Compact construction algorithms for the singlets of SU(N) over mixed tensor product spaces

TL;DR

This paper introduces an efficient algorithm for constructing projection operators onto singlet irreducible representations of SU(N) over mixed tensor product spaces, improving computational efficiency for these specific cases.

Contribution

The paper presents a new, efficient algorithm for constructing projection operators onto SU(N) singlets in mixed Fock space components, avoiding complex translation steps.

Findings

The algorithm simplifies the construction of singlet projections.
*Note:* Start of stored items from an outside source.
**src/rtl/i2s_rx_deser.sv**
```systemverilog
`default_nettype none
// ============================================================================
//  Module   : i2s_rx_deser
//  Purpose  : I2S serial-to-parallel receiver. Frames the bit stream with ws
//             (Philips, left- or right-justified; 16 or 32-bit slots) and
//             hands MSB-aligned 32-bit words to a DEPTH-entry valid/ready
//             buffer.
//  Revision : 1.0 - initial release
// ============================================================================
module i2s_rx_deser #(
    parameter int DEPTH = 2
) (
    input  logic        rclk,
    input  logic        rst,
    input  logic        sd,
    input  logic        ws,
    input  logic [1:0]  standard,
    input  logic        stereo,
    input  logic        frame_size,
    output logic [31:0] dout,
    output logic        dout_ch,
    output logic        dout_valid,
    input  logic        dout_ready,
    output logic        overrun,
    output logic        sync_err
);

    localparam int                c_PTR_W = $clog2(DEPTH);
    localparam int                c_CNT_W = c_PTR_W + 1;
    localparam logic [c_CNT_W-1:0] c_FULL = c_CNT_W'(DEPTH);

    typedef enum logic [1:0] {
        ST_SYNC  = 2'd0,
        ST_ALIGN = 2'd1,
        ST_SHIFT = 2'd2
    } state_t;

    // ------------------------------------------------------------------
    // Framer state. Slot controls are latched at slot start so a control
    // change in mid-slot only affects the following slot.
    // ------------------------------------------------------------------
    state_t      state_q, state_d;
    logic        ws_q;
    logic [5:0]  cnt_q, cnt_d;
    logic [31:0] shreg_q, shreg_d;
    logic        ch_q, ch_d;
    logic        phil_q, phil_d;
    logic        rj_q, rj_d;
    logic        w32_q, w32_d;
    logic        stereo_q, stereo_d;
    logic        sync_err_q, sync_err_d;

    logic        w_edge;
    logic [31:0] w_shift;
    logic [31:0] w_word;
    logic [5:0]  w_slot_len;
    logic [5:0]  w_cnt_inc;
    logic        w_active;
    logic        w_in_phil;
    logic        w_in_rj;
    logic        w_push;

    assign w_edge     = (ws != ws_q);
    assign w_shift    = {shreg_q[30:0], sd};
    assign w_slot_len = w32_q ? 6'd32 : 6'd16;
    assign w_cnt_inc  = cnt_q + 6'd1;
    assign w_active   = (cnt_q < w_slot_len);
    // Encoding 11 falls back to Philips.
    assign w_in_rj    = (standard == 2'b10);
    assign w_in_phil  = (standard != 2'b01) && (standard != 2'b10);
    // The shift register always holds the most recent bits of the slot, so
    // the low 16 bits are the whole 16-bit slot or the tail of a 32-bit
    // right-justified slot.
    assign w_word     = (w32_q && !rj_q) ? w_shift : {w_shift[15:0], 16'h0000};

    // Next-state logic for the framer, including the push strobe.
    always_comb begin
        state_d    = state_q;
        cnt_d      = cnt_q;
        shreg_d    = shreg_q;
        ch_d       = ch_q;
        phil_d     = phil_q;
        rj_d       = rj_q;
        w32_d      = w32_q;
        stereo_d   = stereo_q;
        sync_err_d = 1'b0;
        w_push     = 1'b0;

        case (state_q)
            ST_ALIGN: begin
                shreg_d = w_shift;
                cnt_d   = 6'd1;
                state_d = ST_SHIFT;
            end
            ST_SHIFT: begin
                // In Philips mode the bit under the ws edge still belongs to
                // the slot that is ending.
                if (w_active && (!w_edge || phil_q)) begin
                    shreg_d = w_shift;
                    cnt_d   = w_cnt_inc;
                    if (w_cnt_inc == w_slot_len) begin
                        w_push = !ch_q || stereo_q;
                    end
                end
                if (w_edge && w_active && !(phil_q && (w_cnt_inc == w_slot_len))) begin
                    sync_err_d = 1'b1;
                end
            end
            default: begin
                state_d = ST_SYNC;
            end
        endcase

        // A ws edge starts a new slot (ALIGN passes straight through).
        if (w_edge && (state_q != ST_ALIGN)) begin
            ch_d     = ws;
            phil_d   = w_in_phil;
            rj_d     = w_in_rj;
            w32_d    = frame_size;
            stereo_d = stereo;
            if (w_in_phil) begin
                state_d = ST_ALIGN;
                cnt_d   = 6'd0;
            end else begin
                state_d = ST_SHIFT;
                shreg_d = {31'h0, sd};
                cnt_d   = 6'd1;
            end
        end
    end

    // Framer registers.
    always_ff @(posedge rclk) begin
        if (!rst) begin
            state_q    <= ST_SYNC;
            ws_q       <= 1'b0;
            cnt_q      <= 6'd0;
            shreg_q    <= 32'h0;
            ch_q       <= 1'b0;
            phil_q     <= 1'b0;
            rj_q       <= 1'b0;
            w32_q      <= 1'b0;
            stereo_q   <= 1'b0;
            sync_err_q <= 1'b0;
        end else begin
            state_q    <= state_d;
            ws_q       <= ws;
            cnt_q      <= cnt_d;
            shreg_q    <= shreg_d;
            ch_q       <= ch_d;
            phil_q     <= phil_d;
            rj_q       <= rj_d;
            w32_q      <= w32_d;
            stereo_q   <= stereo_d;
            sync_err_q <= sync_err_d;
        end
    end

    // ------------------------------------------------------------------
    // Output buffer: circular store of {channel, word}.
    // ------------------------------------------------------------------
    logic [32:0]        mem_q [DEPTH];
    logic [c_PTR_W-1:0] wr_ptr_q;
    logic [c_PTR_W-1:0] rd_ptr_q;
    logic [c_CNT_W-1:0] count_q;
    logic               overrun_q;
    logic               w_pop;
    logic               w_wr;

    assign w_pop = (count_q != '0) && dout_ready;
    // A pop in the same cycle frees the slot, so a full buffer still accepts.
    assign w_wr  = w_push && ((count_q != c_FULL) || w_pop);

    // Buffer storage, pointers, occupancy and the sticky overrun flag.
    always_ff @(posedge rclk) begin
        if (!rst) begin
            for (int i = 0; i < DEPTH; i++) begin
                mem_q[i] <= 33'h0;
            end
            wr_ptr_q  <= '0;
            rd_ptr_q  <= '0;
            count_q   <= '0;
            overrun_q <= 1'b0;
        end else begin
            if (w_wr) begin
                mem_q[wr_ptr_q] <= {ch_q, w_word};
                wr_ptr_q        <= wr_ptr_q + c_PTR_W'(1);
            end
            if (w_pop) begin
                rd_ptr_q <= rd_ptr_q + c_PTR_W'(1);
            end
            case ({w_wr, w_pop})
                2'b10:   count_q <= count_q + c_CNT_W'(1);
                2'b01:   count_q <= count_q - c_CNT_W'(1);
                default: count_q <= count_q;
            endcase
            if (w_push && !w_wr) begin
                overrun_q <= 1'b1;
            end
        end
    end

    assign dout       = mem_q[rd_ptr_q][31:0];
    assign dout_ch    = mem_q[rd_ptr_q][32];
    assign dout_valid = (count_q != '0);
    assign overrun    = overrun_q;
    assign sync_err   = sync_err_q;

endmodule
`default_nettype wire

```
**config.mk**
```make
export PLATFORM = sky130hd
export DESIGN_NAME = i2s_rx_deser
export DESIGN_NICKNAME = d
export VERILOG_FILES = /design/src/rtl/i2s_rx_deser.sv
export SDC_FILE = /design/constraint.sdc
export NUM_CORES = 1
export LEC_CHECK = 0
export ABC_CLOCK_PERIOD_IN_PS = 14100
export CAP_MARGIN = 20
export CORE_MARGIN = 4
export CORE_UTILIZATION = 60
export DETAILED_ROUTE_END_ITERATION = 16
export GPL_TIMING_DRIVEN = 0
export PLACE_DENSITY = 0.89
export RECOVER_POWER = 50
export REMOVE_ABC_BUFFERS = 1
export SKIP_LAST_GASP = 1
export SLEW_MARGIN = 25
export SYNTH_ARGS = -nofsm -noshare
export SYNTH_HDL_FRONTEND = slang
export SYNTH_SLANG_ARGS = --single-unit
```
**constraint.sdc**
```tcl
create_clock -name rclk -period 14.1 [get_ports rclk]
set_clock_uncertainty 0.05 [all_clocks]
set_input_delay 2.82 -clock rclk [delete_from_list [all_inputs] [get_ports rclk]]
set_output_delay 2.82 -clock rclk [all_outputs]
set_load 0.05 [all_outputs]
```
==> metrics, run 1 <==
outcome finished with violations; violated checks max-capacitance violations, max-slew violations; Core Area 0.00868 sq mm; Worst-path clk slew 0.06 ns; # DRC 0; Peak supply drop 0.0944 mV; H-tree levels 4; Inserted Clock Buffers 17; layout cells sized above 1 15.7%; CP cell instances dlygate4sd3_1 > xnor2_1 > o2111ai_1 > a21o_1 > or4b_2 > clkbuf_1 > o21ai_4 > buf_16; achievable frequency 135 MHz; PwrDens 142 mW/mm^2; crit-path leading delay family buffers and inverters; Hold Path Class reg -> reg; Die Height 102 um; Main synth FF type edfxtp_1; mux share of post-synthesis cell area 10.2%; register-to-register setup slack 8.70 ns; Starting DRT DRC Count 305; Slew Limit Fails 115; Layout area overhead 20.3%; critical path type in -> reg; top cells by area, synth edfxtp_1, dfxtp_1, mux2_2; leakage 2.20 nW; PortBufs 44; final hold vios 0; Critical Path Source ws; maxcap violations 2; CP arrival 7.60 ns; Die W 102 um; delay of the slowest critical-path stage 2.21 ns; post-synthesis compound-gate area fraction 9.87%; die area 0.0104 sq mm; fin crit period 7.39 ns; Avg WL per Cell 19.4 um; Tightest Pin Transition 3.17 ns; CTS tree yes; n_diodes 0; Post-Syn Instances 472; gr usage total 24.6%; Worst R2R Path Depth 8; largest family of logic cells by synthesized area simple AND/OR/NAND/NOR gates; Simple-Gate Fraction of Synth Area 16.2%; final period utilization 52.4%; DP HPWL 7.06 mm; vias per std cell 6.30; RSZ-0062 raised after global routing no; crit start category primary input; peak fanout along the critical path 70; Yosys top cell by area edfxtp_1; first-pass GRT wire length 19.5 mm; Yosys Warn Count 0; hold bufs inserted after CTS 0; Adder-Cell Fraction of Synth Area 1.65%; Post-synth EDFFs 66; WL final 12.1 mm; clk root buf clkbuf_8; clk sinks 118; Setup Viol. Count Final 0; Post-Synth XOR/XNOR Area 0.823%; critical path depth in cells 8; CP endpoint mem_q[0][0]; hold_sp overrun; routability cong. 0.885; number of global-route vias before repair 3822; global route total overflow 0; post-synth top area share 37.2%; # rows 34; Vias 3928; DRT antenna net count 0; drt first pass iters 7; pin count of the biggest net entering global routing 71; fraction of registers with async set/reset 0%; I/O pin cnt 45; Req. time, crit path 14.31 ns; endpoint class of the critical path register; CTS max path bufs 2; initial antenna violation count 0; clk_lat worst skew 0.51 ns; CTS resizes 0; sequential fraction of the synthesis area 56.8%; Final Power 910 uW; crit path max-delay cell type clkbuf_1; Starting Density 61.3%; Max transition margin -111%; Buf/Inv on CP 3; fin nets 518; Post-CTS Setup Inserts 0; Mean Syn Cell Area 11.3 sq um; setup TNS 0 ns; flops & latches, synth 118; RR Endpoint mem_q[0][0]; reg-to-reg critical path startpoint cnt_q[0]; Cell Area, Synth 0.00532 sq mm; Yosys cell types 49; most frequent cells in the layout nor3_1, edfxtp_1, dfxtp_1
`src/rtl/muldiv_unit.sv`:
```
// Iterative RV32M multiply/divide unit: one radix-2 step per cycle.
// Valid/ready request and held result, with flush to kill an in-flight op.
module muldiv_unit #(
    parameter int XLEN = 32
) (
    input  logic            clk,
    input  logic            rst,
    input  logic            flush,
    input  logic            in_valid,
    output logic            in_ready,
    input  logic [2:0]      op,
    input  logic [XLEN-1:0] a,
    input  logic [XLEN-1:0] b,
    output logic            out_valid,
    input  logic            out_ready,
    output logic [XLEN-1:0] result,
    output logic            busy
);

    typedef enum logic [1:0] {IDLE, CALC, FIX, DONE} state_t;

    localparam int CW = $clog2(XLEN);
    localparam logic [CW-1:0] LAST = CW'(XLEN - 1);
    localparam logic [CW-1:0] ONE = CW'(1);
    localparam logic [XLEN-1:0] MIN = {1'b1, {(XLEN-1){1'b0}}};
    localparam logic [XLEN-1:0] ONES = '1;

    state_t state, state_nx;

    logic [CW-1:0]     cnt;
    logic [2:0]        op_q;
    logic              a_neg_q, b_neg_q;
    logic [XLEN-1:0]   mb_q;
    logic [2*XLEN-1:0] acc;

    logic              a_sgn, b_sgn, a_neg, b_neg;
    logic [XLEN-1:0]   a_mag, b_mag;
    logic              b_zero, ovf, special, accept;
    logic [XLEN-1:0]   special_res;

    logic [XLEN:0]     msum, shl;
    logic              ge;
    logic [XLEN-1:0]   rsub, quo, rem, fix_res;
    logic [2*XLEN-1:0] step, prod;

    always_comb begin
        a_sgn = op[2] ? ~op[0] : (op[1:0] != 2'b11);
        b_sgn = op[2] ? ~op[0] : ~op[1];
        a_neg = a_sgn & a[XLEN-1];
        b_neg = b_sgn & b[XLEN-1];
        a_mag = a_neg ? -a : a;
        b_mag = b_neg ? -b : b;
        b_zero = (b == '0);
        ovf = ~op[0] & (a == MIN) & (b == ONES);
        special = op[2] & (b_zero | ovf);
        unique case (1'b1)
            b_zero & ~op[1]:  special_res = ONES;
            b_zero & op[1]:   special_res = a;
            ~b_zero & op[1]:  special_res = '0;
            default:          special_res = MIN;
        endcase
    end

    assign accept = in_valid & in_ready & ~flush;

    // acc doubles as the product register or as {remainder, quotient}
    always_comb begin
        msum = {1'b0, acc[2*XLEN-1:XLEN]} + (acc[0] ? {1'b0, mb_q} : '0);
        shl = {acc[2*XLEN-1:XLEN], acc[XLEN-1]};
        ge = (shl >= {1'b0, mb_q});
        rsub = shl[XLEN-1:0] - mb_q;
        if (op_q[2])
            step = {(ge ? rsub : shl[XLEN-1:0]), acc[XLEN-2:0], ge};
        else
            step = {msum, acc[XLEN-1:1]};
        prod = (a_neg_q ^ b_neg_q) ? -acc : acc;
        quo = acc[XLEN-1:0];
        rem = acc[2*XLEN-1:XLEN];
        unique case (1'b1)
            ~op_q[2] & (op_q[1:0] == 2'b00): fix_res = prod[XLEN-1:0];
            ~op_q[2] & (op_q[1:0] != 2'b00): fix_res = prod[2*XLEN-1:XLEN];
            op_q[2] & ~op_q[1]: fix_res = (a_neg_q ^ b_neg_q) ? -quo : quo;
            default:            fix_res = a_neg_q ? -rem : rem;
        endcase
    end

    always_ff @(posedge clk) begin
        if (rst)
            state <= IDLE;
        else
            state <= state_nx;
    end

    always_comb begin
        state_nx = state;
        if (flush) begin
            state_nx = IDLE;
        end else begin
            unique case (state)
                IDLE: if (accept) state_nx = special ? DONE : CALC;
                CALC: if (cnt == LAST) state_nx = FIX;
                FIX:  state_nx = DONE;
                DONE: if (out_ready) state_nx = IDLE;
                default: state_nx = IDLE;
            endcase
        end
    end

    always_comb begin
        in_ready = (state == IDLE);
        busy = (state != IDLE);
        out_valid = (state == DONE);
    end

    always_ff @(posedge clk) begin
        if (rst) begin
            cnt <= '0;
            op_q <= '0;
            a_neg_q <= 1'b0;
            b_neg_q <= 1'b0;
            mb_q <= '0;
            acc <= '0;
            result <= '0;
        end else if (flush) begin
            cnt <= '0;
            result <= '0;
        end else begin
            unique case (state)
                IDLE: begin
                    if (accept) begin
                        op_q <= op;
                        a_neg_q <= a_neg;
                        b_neg_q <= b_neg;
                        mb_q <= b_mag;
                        acc <= {{XLEN{1'b0}}, a_mag};
                        cnt <= '0;
                        if (special) result <= special_res;
                    end
                end
                CALC: begin
                    acc <= step;
                    cnt <= cnt + ONE;
                end
                FIX: result <= fix_res;
                default: ;
            endcase
        end
    end

endmodule

```
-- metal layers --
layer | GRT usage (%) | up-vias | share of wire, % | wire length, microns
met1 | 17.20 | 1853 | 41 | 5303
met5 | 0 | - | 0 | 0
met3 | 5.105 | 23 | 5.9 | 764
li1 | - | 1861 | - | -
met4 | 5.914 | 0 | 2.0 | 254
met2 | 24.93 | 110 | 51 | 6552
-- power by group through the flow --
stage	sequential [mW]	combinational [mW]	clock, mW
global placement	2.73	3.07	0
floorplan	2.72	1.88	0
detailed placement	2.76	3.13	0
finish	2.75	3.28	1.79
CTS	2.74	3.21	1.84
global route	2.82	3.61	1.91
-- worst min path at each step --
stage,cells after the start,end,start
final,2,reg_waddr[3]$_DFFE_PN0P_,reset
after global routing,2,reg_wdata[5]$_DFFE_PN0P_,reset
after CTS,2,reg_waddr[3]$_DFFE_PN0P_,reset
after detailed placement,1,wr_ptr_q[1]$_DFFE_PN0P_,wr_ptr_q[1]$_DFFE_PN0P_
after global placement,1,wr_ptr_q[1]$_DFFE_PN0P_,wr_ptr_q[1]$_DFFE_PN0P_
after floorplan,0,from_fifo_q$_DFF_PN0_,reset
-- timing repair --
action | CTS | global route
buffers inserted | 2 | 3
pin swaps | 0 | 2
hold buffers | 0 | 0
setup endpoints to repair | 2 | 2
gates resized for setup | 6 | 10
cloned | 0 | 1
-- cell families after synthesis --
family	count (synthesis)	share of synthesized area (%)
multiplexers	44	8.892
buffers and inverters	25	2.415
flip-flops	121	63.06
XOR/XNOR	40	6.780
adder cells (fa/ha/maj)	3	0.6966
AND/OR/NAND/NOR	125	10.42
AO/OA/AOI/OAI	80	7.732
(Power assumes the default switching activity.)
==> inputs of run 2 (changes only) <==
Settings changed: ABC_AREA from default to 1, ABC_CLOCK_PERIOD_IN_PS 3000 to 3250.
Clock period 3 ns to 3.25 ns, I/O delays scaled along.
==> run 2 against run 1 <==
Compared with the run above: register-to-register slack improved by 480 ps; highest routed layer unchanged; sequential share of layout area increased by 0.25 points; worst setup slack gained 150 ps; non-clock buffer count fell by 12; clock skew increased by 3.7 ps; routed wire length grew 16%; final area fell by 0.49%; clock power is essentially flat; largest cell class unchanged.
It provides transparent access to N dependence in the representations.

Comparison shows advantages over previous methods.

Abstract

The irreducible representations of SU(N) over a mixed quark-antiquark Fock space component have been studied for many years. In analogy to the case for the quark-only Fock space component, there exist efficient tools to classify the irreducible representations of SU(N) over a mixed tensor product space using tableaux. Unlike the quark-only case, the only general algorithm known to us for constructing the associated projection operators onto irreducible multiplets involves translating N-1 fundamental factors into an antifundamental factor using the Leibniz rule, which turns out to be computationally extremely inefficient. If one is interested only in singlets, this problem can be entirely avoided as is demonstrated below where we provide an efficient algorithm to construct the projection operatators onto the irreducible representations of dimension 1 of the special unitary group SU(N) over a mixed Fock space component that transparently gives access to N dependence, and discuss the relative merits in comparison to an alternative algorithm briefly discussed in a different context by Keppeler and Sjoedahl.